Chi sono

Bella domanda…chi sono?

Sembra una domanda semplice, ed in effetti per me lo è perché conosco bene la risposta!

Tutt’altro paio di maniche è spiegarlo a voi in poche semplici parole.

Il rischio che si corre in questi casi, cioè quando bisogna parlare di se stessi, è di cadere nell’autocelebrazione, cosa che per carattere cerco di evitare con tutte le mie forze.

Credo infatti nell’umiltà, nella curiosità, nell’attenzione e nella cura dei dettagli, nel rispetto e nella fedeltà, nella puntualità e soprattutto nella responsabilità, una parola forse troppo spesso abusata ma che per me è alla base di tutto.
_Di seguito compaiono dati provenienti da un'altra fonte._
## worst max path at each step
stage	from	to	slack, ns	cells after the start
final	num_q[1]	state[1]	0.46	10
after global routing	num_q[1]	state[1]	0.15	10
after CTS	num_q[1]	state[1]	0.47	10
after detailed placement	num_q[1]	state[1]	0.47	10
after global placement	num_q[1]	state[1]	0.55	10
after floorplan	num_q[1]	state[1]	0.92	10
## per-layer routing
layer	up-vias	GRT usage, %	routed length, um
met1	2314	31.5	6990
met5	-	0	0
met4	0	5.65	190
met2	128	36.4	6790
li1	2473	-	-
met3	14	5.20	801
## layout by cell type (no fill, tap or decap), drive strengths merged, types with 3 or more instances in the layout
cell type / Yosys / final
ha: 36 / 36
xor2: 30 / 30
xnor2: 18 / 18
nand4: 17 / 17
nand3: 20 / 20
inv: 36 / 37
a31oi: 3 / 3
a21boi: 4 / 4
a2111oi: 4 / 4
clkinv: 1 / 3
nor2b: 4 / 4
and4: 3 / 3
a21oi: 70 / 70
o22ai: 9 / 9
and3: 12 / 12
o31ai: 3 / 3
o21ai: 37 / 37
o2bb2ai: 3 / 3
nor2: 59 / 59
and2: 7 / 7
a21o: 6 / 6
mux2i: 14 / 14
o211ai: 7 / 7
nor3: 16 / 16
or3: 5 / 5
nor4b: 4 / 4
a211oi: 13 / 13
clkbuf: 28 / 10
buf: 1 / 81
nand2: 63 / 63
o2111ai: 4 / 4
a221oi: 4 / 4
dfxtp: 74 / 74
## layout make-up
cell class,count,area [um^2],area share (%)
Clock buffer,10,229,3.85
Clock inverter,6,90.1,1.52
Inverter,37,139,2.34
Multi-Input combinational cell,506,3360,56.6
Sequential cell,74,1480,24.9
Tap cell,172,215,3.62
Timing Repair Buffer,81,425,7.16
### src/rtl/pc_select_pkg.sv
// Shared definitions for the fetch-stage next-PC unit: opcode and pc_src
// encodings, the 2-bit branch counter type and RV32I immediate extraction.
package pc_select_pkg;

    localparam logic [6:0] OP_JAL    = 7'b1101111;
    localparam logic [6:0] OP_BRANCH = 7'b1100011;
    localparam logic [6:0] OP_JALR   = 7'b1100111;

    typedef enum logic [1:0] {
        PCSRC_SEQ   = 2'b00,
        PCSRC_PRED  = 2'b01,
        PCSRC_REDIR = 2'b10
    } pc_src_e;

    // 2-bit saturating counter: bit 1 set means "predict taken".
    typedef logic [1:0] cnt2_t;

    localparam cnt2_t CNT_MAX = 2'b11;
    localparam cnt2_t CNT_MIN = 2'b00;

    function automatic cnt2_t cnt_inc(input cnt2_t c);
        return (c == CNT_MAX) ? c : cnt2_t'(c + 2'd1);
    endfunction

    function automatic cnt2_t cnt_dec(input cnt2_t c);
        return (c == CNT_MIN) ? c : cnt2_t'(c - 2'd1);
    endfunction

    // Raw J-type immediate, 21 bits with bit 20 as sign; caller sign-extends.
    function automatic logic [20:0] imm_j(input logic [31:0] ins);
        return {ins[31], ins[19:12], ins[20], ins[30:21], 1'b0};
    endfunction

    // Raw B-type immediate, 13 bits with bit 12 as sign; caller sign-extends.
    function automatic logic [12:0] imm_b(input logic [31:0] ins);
        return {ins[31], ins[7], ins[30:25], ins[11:8], 1'b0};
    endfunction

endpackage
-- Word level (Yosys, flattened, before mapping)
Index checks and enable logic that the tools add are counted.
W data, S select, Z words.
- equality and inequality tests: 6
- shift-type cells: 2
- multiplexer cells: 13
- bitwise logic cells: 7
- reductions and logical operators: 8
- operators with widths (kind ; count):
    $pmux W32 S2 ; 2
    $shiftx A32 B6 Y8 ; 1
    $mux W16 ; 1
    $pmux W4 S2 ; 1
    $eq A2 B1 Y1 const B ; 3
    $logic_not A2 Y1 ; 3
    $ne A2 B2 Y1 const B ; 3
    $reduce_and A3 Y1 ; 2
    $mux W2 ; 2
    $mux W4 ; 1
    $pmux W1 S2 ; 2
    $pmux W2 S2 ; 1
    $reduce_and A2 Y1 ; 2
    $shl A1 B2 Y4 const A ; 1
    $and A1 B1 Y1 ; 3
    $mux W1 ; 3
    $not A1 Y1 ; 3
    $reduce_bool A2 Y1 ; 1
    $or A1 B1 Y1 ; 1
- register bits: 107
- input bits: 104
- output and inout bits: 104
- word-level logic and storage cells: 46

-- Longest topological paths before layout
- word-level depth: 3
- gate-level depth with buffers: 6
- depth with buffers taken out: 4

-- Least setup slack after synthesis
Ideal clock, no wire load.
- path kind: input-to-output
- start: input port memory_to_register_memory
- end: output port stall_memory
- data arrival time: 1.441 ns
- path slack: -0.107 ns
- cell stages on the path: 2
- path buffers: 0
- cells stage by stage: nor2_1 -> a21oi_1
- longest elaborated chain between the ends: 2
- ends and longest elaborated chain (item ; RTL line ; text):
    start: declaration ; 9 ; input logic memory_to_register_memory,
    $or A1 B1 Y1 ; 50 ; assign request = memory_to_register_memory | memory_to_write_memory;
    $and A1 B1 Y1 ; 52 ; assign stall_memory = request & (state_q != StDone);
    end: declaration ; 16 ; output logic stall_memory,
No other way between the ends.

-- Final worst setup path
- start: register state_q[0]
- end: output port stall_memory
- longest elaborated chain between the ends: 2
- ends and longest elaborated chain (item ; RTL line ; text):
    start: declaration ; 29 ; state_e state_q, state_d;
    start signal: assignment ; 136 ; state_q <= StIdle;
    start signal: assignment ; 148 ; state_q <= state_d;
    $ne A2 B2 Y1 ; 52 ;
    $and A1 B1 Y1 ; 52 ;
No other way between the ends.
Sono inoltre un gran sostenitore del “buon umore”, della leggerezza e dell’ottimismo, convinto più che mai di quanto sia molto più produttivo avere un approccio alle cose (ed ai problemi) serio ma non serioso (se navigherete nel sito vi farete un’idea di ciò che intendo)!

Questi sono i valori che mi rappresentano!
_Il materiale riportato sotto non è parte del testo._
### config.mk
export PLATFORM = sky130hd
export DESIGN_NAME = gpnae_loader
export DESIGN_NICKNAME = d
export VERILOG_FILES = /design/src/rtl/gpnae_loader.sv
export SDC_FILE = /design/constraint.sdc
export NUM_CORES = 1
export LEC_CHECK = 0
export CAP_MARGIN = 20
export CELL_PAD_IN_SITES_DETAIL_PLACEMENT = 2
export CELL_PAD_IN_SITES_GLOBAL_PLACEMENT = 2
export CORE_UTILIZATION = 34
export DETAILED_ROUTE_END_ITERATION = 8
export GPL_TIMING_DRIVEN = 0
export PLACE_DENSITY = 0.87
export SYNTH_ARGS = -nofsm -noshare
export SYNTH_HDL_FRONTEND = slang
export SYNTH_SLANG_ARGS = --single-unit
### constraint.sdc
create_clock -name clk_i -period 3.8 [get_ports clk_i]
set_input_delay 1.14 -clock clk_i [delete_from_list [all_inputs] [get_ports clk_i]]
set_output_delay 1.14 -clock clk_i [all_outputs]
set_load 0.02 [all_outputs]
### src/rtl/gpnae_loader.sv
// gpnae_loader: stream-to-gpnae burst loader.
// Takes a burst of samples over valid/ready and writes them one word at a
// time into gpnae. It then raises last_o with the term count and waits for
// one done_i per written word before taking the next burst.
// Optional watchdog: define GPNAE_LOADER_TIMEOUT_EN to add the timeout_o port
// and abort bursts that stall in WAIT or RUN for TIMEOUT_CYCLES cycles.
module gpnae_loader #(
   parameter int unsigned DATA_WIDTH     = 32,
   parameter int unsigned ADDR_LINES     = 5,
   parameter int unsigned CONTROL_WIDTH  = 2,
   parameter int unsigned TIMEOUT_CYCLES = 4096
) (
   input  logic                     clk_i,
   input  logic                     rstn_i,
   input  logic [DATA_WIDTH-1:0]    s_data_i,
   input  logic                     s_valid_i,
   input  logic                     s_last_i,
   output logic                     s_ready_o,
   input  logic [CONTROL_WIDTH-1:0] cfg_mode_i,
   output logic [DATA_WIDTH-1:0]    signal_o,
   output logic                     wr_en_o,
   output logic                     last_o,
   output logic [ADDR_LINES-1:0]    terms_o,
   output logic [CONTROL_WIDTH-1:0] control_word_o,
   input  logic                     idle_i,
   input  logic                     full_i,
   input  logic                     done_i,
   output logic                     burst_done_o,
   output logic                     err_o
`ifdef GPNAE_LOADER_TIMEOUT_EN
   ,
   output logic                     timeout_o
`endif
);

   typedef enum logic [2:0] {
      ST_IDLE,
      ST_FETCH,
      ST_WAIT,
      ST_WRITE,
      ST_GAP,
      ST_LAST,
      ST_RUN
   } state_t;

   state_t                  state;
   logic [DATA_WIDTH-1:0]   hold_data;
   logic                    hold_last;
   logic [ADDR_LINES-1:0]   word_cnt;
   logic [ADDR_LINES-1:0]   res_cnt;
   logic [ADDR_LINES-1:0]   res_next;
   logic                    accept;
   logic                    word_max;
   logic                    results_all;

`ifdef GPNAE_LOADER_TIMEOUT_EN
   localparam int unsigned TMO_W = $clog2(TIMEOUT_CYCLES + 1);
   logic [TMO_W-1:0] tmo_cnt;
   logic             tmo_hit;
`endif

   // Handshake, result-count lookahead and burst-limit decode.
   always_comb begin
      accept      = s_ready_o && s_valid_i;
      res_next    = res_cnt + ADDR_LINES'(done_i);
      word_max    = (word_cnt == '1);
      // Results may already all be in on RUN entry, or complete this cycle.
      results_all = (res_cnt == word_cnt) || (res_next == word_cnt);
   end

`ifdef GPNAE_LOADER_TIMEOUT_EN
   // Watchdog: counts cycles spent in WAIT or RUN, cleared in every other
   // state so each entry into WAIT/RUN starts from zero.
   always_ff @(posedge clk_i or negedge rstn_i) begin
      if (!rstn_i) begin
         tmo_cnt <= '0;
      end else if (state == ST_WAIT || state == ST_RUN) begin
         tmo_cnt <= tmo_cnt + TMO_W'(1);
      end else begin
         tmo_cnt <= '0;
      end
   end

   // Timeout decode; fires on the TIMEOUT_CYCLES-th cycle in the state.
   always_comb begin
      tmo_hit = (tmo_cnt == TMO_W'(TIMEOUT_CYCLES - 1));
   end
`endif

   // Loader FSM; every output is a register updated by the current state.
   always_ff @(posedge clk_i or negedge rstn_i) begin
      if (!rstn_i) begin
         state          <= ST_IDLE;
         hold_data      <= '0;
         hold_last      <= 1'b0;
         word_cnt       <= '0;
         res_cnt        <= '0;
         s_ready_o      <= 1'b0;
         signal_o       <= '0;
         wr_en_o        <= 1'b0;
         last_o         <= 1'b0;
         terms_o        <= '0;
         control_word_o <= '0;
         burst_done_o   <= 1'b0;
         err_o          <= 1'b0;
`ifdef GPNAE_LOADER_TIMEOUT_EN
         timeout_o      <= 1'b0;
`endif
      end else begin
         wr_en_o      <= 1'b0;
         burst_done_o <= 1'b0;

         // Results are tallied everywhere except IDLE so early done_i pulses
         // (including one on the LAST->RUN edge) are never lost.
         if (state != ST_IDLE) begin
            res_cnt <= res_next;
         end

         case (state)
            ST_IDLE: begin
               s_ready_o <= (cfg_mode_i != '0);
               if (accept) begin
                  hold_data      <= s_data_i;
                  hold_last      <= s_last_i;
                  control_word_o <= cfg_mode_i;
                  word_cnt       <= '0;
                  res_cnt        <= '0;
                  s_ready_o      <= 1'b0;
                  state          <= ST_WAIT;
               end
            end

            ST_FETCH: begin
               if (accept) begin
                  hold_data <= s_data_i;
                  hold_last <= s_last_i;
                  s_ready_o <= 1'b0;
                  state     <= ST_WAIT;
               end
            end

            ST_WAIT: begin
               if (idle_i && !full_i) begin
                  state <= ST_WRITE;
`ifdef GPNAE_LOADER_TIMEOUT_EN
               end else if (tmo_hit) begin
                  timeout_o      <= 1'b1;
                  last_o         <= 1'b0;
                  control_word_o <= '0;
                  state          <= ST_IDLE;
`endif
               end
            end

            ST_WRITE: begin
               wr_en_o  <= 1'b1;
               signal_o <= hold_data;
               word_cnt <= word_cnt + ADDR_LINES'(1);
               state    <= ST_GAP;
            end

            ST_GAP: begin
               if (hold_last || word_max) begin
                  if (!hold_last) begin
                     err_o <= 1'b1;
                  end
                  state <= ST_LAST;
               end else begin
                  s_ready_o <= 1'b1;
                  state     <= ST_FETCH;
               end
            end

            ST_LAST: begin
               terms_o <= word_cnt;
               last_o  <= 1'b1;
               state   <= ST_RUN;
            end

            ST_RUN: begin
               if (results_all) begin
                  burst_done_o   <= 1'b1;
                  last_o         <= 1'b0;
                  control_word_o <= '0;
                  state          <= ST_IDLE;
`ifdef GPNAE_LOADER_TIMEOUT_EN
               end else if (tmo_hit) begin
                  timeout_o      <= 1'b1;
                  last_o         <= 1'b0;
                  control_word_o <= '0;
                  state          <= ST_IDLE;
`endif
               end
            end

            default: begin
               s_ready_o <= 1'b0;
               last_o    <= 1'b0;
               state     <= ST_IDLE;
            end
         endcase
      end
   end

endmodule

==> out/qor.yml <==
global_routing:
  grt.overflow.total: 0
  track_usage_pct: 19.9
  grt_max_degree: 53
  grt_pass1_wl_mm: 17.4
  grt_pass1_vias: 3348
  antenna_found_initial: 0
detailed_routing:
  routedWlPerCell_um: 18.2
  drtAntennaViolNets: 0
  drtPass1Iterations: 4
  drc_errors: 0
  routed_wl_mm: 10.7
  vias: 2908
  vias_per_cell: 4.96
  drt_iter0_markers: 94
clock_network:
  cts_buffers: 9
  htree_levels: 3
  clock-sinks: 90
  clock_latency_ns: 0.36
  clock-root-buffer: "clkbuf_8"
  clk_path_buf_depth: 2
  cts_tree: "yes"
  post_cts_buffers: 0
  post_cts_resized: 0
  cts.clk_slew.worst_paths_ns: 0.08
  postCtsHoldBufs: 0
floorplanning:
  die_area_um2: 11700
  initial_core_util_pct: 35.2
  fp.coreArea_um2: 10900
  die_x_um: 108
  rows: 38
  dieHeight_um: 108
  ioPinCount: 85
synth:
  synth_area_leaders: "dfrtp_1 59%, nand2_1 11%, mux2_2 11%"
  yosysUniqueCellTypes: 43
  synthTopCellsByCount: "113 x nand2_1, 90 x dfrtp_1, 37 x mux2_2"
  post-synth-top-count-cell: "nand2_1"
  synth_edf_count: 0
  yosys.area.top_type: "dfrtp_1"
  ys.flop_type: "dfrtp_1"
  yosys_warnings: 0
  async_flop_share_pct: 100
  synth-seq-cells: 90
  synth_top_area_share_pct: 58.8
  synth-seq-area-share_pct: 58.8
  synth_area_um2: 3830
  syn_avg_cell_area_um2: 11.1
  synth_nets: 391
  synthCells: 346
placed_design:
  hpwl_mm: 7.87
  place_congestion: 0.786
  io_buffers: 84
  place_area_um2: 4870
  dp_slack_ns: 0.695
sta:
  slew_violations: 0
  fmax_mhz: 373
  final.setup.tns_ns: 0
  fin_crit_sh_pct: 70.6
  finalHoldViolations: 0
  final.min_clock_period_ns: 2.68
  rsz0062_at_grt: "no"
  max-slew-margin-rel_pct: 63.6
  final.setup_skew_ns: 0.0106
  setup_violations: 0
  worst_pin_slew_ns: 0.546
  fin_ws_ns: 1.12
worst_setup_path:
  crit_type: "primary input to flop"
  worst_ep_required_time_ns: 4.05
  worst-path-max-fanout: 6
  worst_setup_path_end_kind: "flop"
  cp-start-kind: "primary input"
  worstPathArrival_ns: 2.93
power:
  pwr_density_cell_nw_per_um2: 783
  switching_share_pct: 38.2
  clkPwrFrac_pct: 16.2
  power_frac_comb_pct: 42.4
  p_leak_nw: 2.39
  seqPwrFrac_pct: 41.4
  max-vdd-ir-drop_v: 0.000338
  internal_power_mw: 2.45
  switching_power_mw: 1.51
layout:
  layout.nets: 487
  final_core_util_pct: 46.4
  syn2layout_area_growth_pct: 32.0
  regArea_um2: 2250
  diodes: 0
  nFillCells: 1104
  final_cell_area_um2: 5050
  multiInputGateArea_um2: 1450
  drive_gt1_share_pct: 17.7
worst_hold_path:
  hold_class: "flop to flop"
outcome:
  outcome: "complete, no violations"
flow_run:
  max_cap_viol_count: 0
## sequential cells by signal, summed over array words and instances, names as in the netlist
register        count
err_o               1
terms_o             5
state               3
control_word_o      2
burst_done_o        1
hold_last           1
last_o              1
hold_data          32
res_cnt             5
s_ready_o           1
word_cnt            5
signal_o           32
wr_en_o             1
## area by class of cell
cell class,instances,share of cell area (%)
multi-input cells,235,28.8
flip-flops and latches,90,44.6
clock inverters,5,1.11
repair buffers,85,17.1
well taps,140,3.47
clock buffers,10,2.52
inverters,3,0.223
plain buffers,18,2.23
## per-stage QoR
step | hold slack (ns) | instances | power (mW)
2_1_floorplan | 0.432 | 346 | 2.60
3_3_place_gp | 0.440 | 570 | 3.20
3_5_place_dp | 0.458 | 571 | 3.36
4_1_cts | 0.478 | 586 | 4.03
5_1_grt | 0.510 | 586 | 4.24
6_report | 0.472 | 586 | 3.96
## cell usage in the layout (no fill, tap or decap), drive strengths merged
master / instances
a21o: 2
a21oi: 6
a221o: 1
a22oi: 1
a31o: 1
a31oi: 2
and2: 2
and3: 4
buf: 18
bufinv: 1
clkbuf: 12
clkdlybuf4s50: 83
clkinv: 3
clkinvlp: 1
dfrtp: 90
ha: 4
inv: 3
mux2: 38
mux2i: 1
nand2: 113
nand2b: 2
nand3: 5
nand3b: 3
nor2: 9
nor2b: 1
nor3: 5
nor3b: 2
o2111a: 1
o21ai: 12
o21ba: 2
o311a: 1
o31ai: 5
o41ai: 1
or3: 1
xnor2: 4
xor2: 6
## worst paths after layout
kind                       cells past startpoint  slack, ns                 startpoint                            end
max                                            7       1.12                     done_i  control_word_o[0]$_DFFE_PN0P_
min                                            2       0.47  hold_data[26]$_DFFE_PN0P_       signal_o[26]$_DFFE_PN0P_
max reg2reg                                    6       1.90       res_cnt[0]$_DFF_PN0_  control_word_o[0]$_DFFE_PN0P_
min reg2reg                                    2       0.47  hold_data[26]$_DFFE_PN0P_       signal_o[26]$_DFFE_PN0P_
max in group asynchronous                      2       2.40                     rstn_i           res_cnt[2]$_DFF_PN0_
min in group asynchronous                      1       0.74                     rstn_i        signal_o[8]$_DFFE_PN0P_
## worst max-delay path, stage by stage
cell	delay (ns)
clkdlybuf4s50_1	0.46
ha_1	0.17
ha_1	0.28
xnor2_1	0.15
a22oi_1	0.10
o2111a_2	0.33
o31ai_1	0.31
## kinds of logic (layout without fill, tap and decap cells)
logic type | count (synthesis) | after routing | share of synthesized area (%)
AND/OR/NAND/NOR | 147 | 147 | 16.6
AO/OA/AOI/OAI | 35 | 35 | 6.37
multiplexers | 39 | 39 | 11.4
XOR/XNOR | 10 | 10 | 2.29
buffers and inverters | 21 | 121 | 3.23
adder cells (fa/ha/maj) | 4 | 4 | 1.31
flip-flops | 90 | 90 | 58.8
## layer usage
layer	up-vias	track usage, %	share of wire [%]
li1	1345	-	-
met1	1484	23.6	42
met2	67	34.7	51
met3	12	5.79	5.9
met4	0	6.16	1.2
met5	-	0	0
Dal punto di vista professionale posso dirvi che sono laureato in Psicologia Sperimentale da quasi 13 anni (come corre il tempo) e lavoro nel campo della Formazione e della Consulenza aziendale da 11. Tecnicamente vengo definito Senior Consultant (una cosa che al giorno d’oggi vuol dire tutto e nulla) e negli ultimi 7 anni la mia attività si è focalizzata nell’ambito delle strategie di Marketing per le PMI (cosa faccio nel dettaglio potete scoprirlo, forse, consultando il mio Curriculum).

Nel 2010, spinto dalla bruciante passione per il vino e dal desiderio di fornire un contributo di reale valore alla diffusione della cultura del buon bere, ho creato WineFidelity, il primo sistema integrato di fidelizzazione studiato espressamente per le Enoteche.

Si è avverato così un sogno, per me e per tutti quelli che attraverso WineFidelity stanno raggiungendo risultati che fino a poco tempo fa non riuscivano nemmeno ad immaginare.

Tutto ciò mi ha fatto riflettere ed ha creato in me la consapevolezza e la ferma convinzione che le idee, il sapere e la conoscenza vadano condivisi.

Ciò che voglio quindi realizzare, anche attraverso questa sede, è la diffusione e la condivisione di pensieri ed idee che possano “contaminare” il tessuto economico italiano (rappresentato per l’80% da PMI) e portare il seme di un cambiamento culturale nel modo di fare impresa.

Dite che è un obiettivo troppo ambizioso?